So many threats, so little time.
Appthority recently sent out an advisory to our customers summarizing the latest iOS threat: XARA. The flaws were reported by security researchers from three universities and was dubbed “unauthorized cross-app resource access”, or XARA. The research described a pair of flaws having to do with keychains, and URL schemes, and it made headlines in the trade press. However, what didn’t make headlines were a couple of flaws in the research.
First, the flaw regarding keychains is valid but it only exists in Max OS X–not iOS, as reported. There are plenty of reasons to be concerned about mobile risks; this isn’t one of them.
Second, the flaw regarding URL schemes has been known since February. The risk is quite low, although you would never know it by the headlines. “Critical Flaw”, “Devastating iPhone Security Flaw” and “Serious Vulnerability” are but a few of the scary headline excerpts. Of course it’s important to be well informed. But hyperventilating over something that has never been seen in the wild and has since been patched by Apple is way out of proportion to the actual risk.

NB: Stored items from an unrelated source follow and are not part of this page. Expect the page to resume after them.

This design comes from an exercise in tuning for small area and a short achievable clock period on the open sky130 flow, not from production work. At most, simulation tests tie the RTL to the original design; equivalence was not proved.

## run D
==> flow/design.v <==
`timescale 1ns/1ps
module bk_add #(parameter W = 18) (
    input  wire [W-1:0] a,
    input  wire [W-1:0] b,
    input  wire         ci,
    output wire [W-1:0] s
);
    reg [W-1:0] p, G, P;
    integer l, j;
    always @* begin
        p = a ^ b;
        G = a & b;
        P = p;
        G[0] = G[0] | (p[0] & ci);
        for (l = 1; (1 << l) <= 2 * W; l = l + 1)
            for (j = (1 << l) - 1; j < W; j = j + (1 << l)) begin
                G[j] = G[j] | (P[j] & G[j - (1 << (l - 1))]);
                P[j] = P[j] & P[j - (1 << (l - 1))];
            end
        for (l = 6; l > 0; l = l - 1)
            for (j = (1 << l) + (1 << (l - 1)) - 1; j < W; j = j + (1 << l)) begin
                G[j] = G[j] | (P[j] & G[j - (1 << (l - 1))]);
                P[j] = P[j] & P[j - (1 << (l - 1))];
            end
    end
    assign s = p ^ {G[W-2:0], ci};
endmodule
module bk_add_lc #(parameter W = 18) (
    input  wire [W-1:0] a,
    input  wire [W-1:1] b,
    input  wire         b0,
    input  wire         ci,
    output wire [W-1:0] s
);
    localparam V = W - 1;
    reg [V-1:0] p, G, P;
    integer l, j;
    always @* begin
        p = a[W-1:1] ^ b;
        G = a[W-1:1] & b;
        P = p;
        for (l = 1; (1 << l) <= 2 * V; l = l + 1)
            for (j = (1 << l) - 1; j < V; j = j + (1 << l)) begin
                G[j] = G[j] | (P[j] & G[j - (1 << (l - 1))]);
                P[j] = P[j] & P[j - (1 << (l - 1))];
            end
        for (l = 6; l > 0; l = l - 1)
            for (j = (1 << l) + (1 << (l - 1)) - 1; j < V; j = j + (1 << l)) begin
                G[j] = G[j] | (P[j] & G[j - (1 << (l - 1))]);
                P[j] = P[j] & P[j - (1 << (l - 1))];
            end
    end
    wire c1 = (a[0] & b0) | (a[0] & ci) | (b0 & ci);
    wire [V-1:0] c = G | (P & {V{c1}});    
    assign s = {p ^ {c[V-2:0], c1}, a[0] ^ b0 ^ ci};
endmodule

So what should be done? Well, Appthority’s Mobile App Risk Management solution identifies and reports on imposter apps–a common malware packaging scheme–when we find them in our customers’ environment. Further, our solution can be used to identify potential apps that may hijack using the App URL Scheme today:
In addition, we provide the ability to customize risk definitions and remediation policies to suit the unique needs of each organization, and we do it at enterprise scale. And we are continuously updating our app analysis capabilities to detect mobile app threats and other behaviors that represent real risks to the enterprise.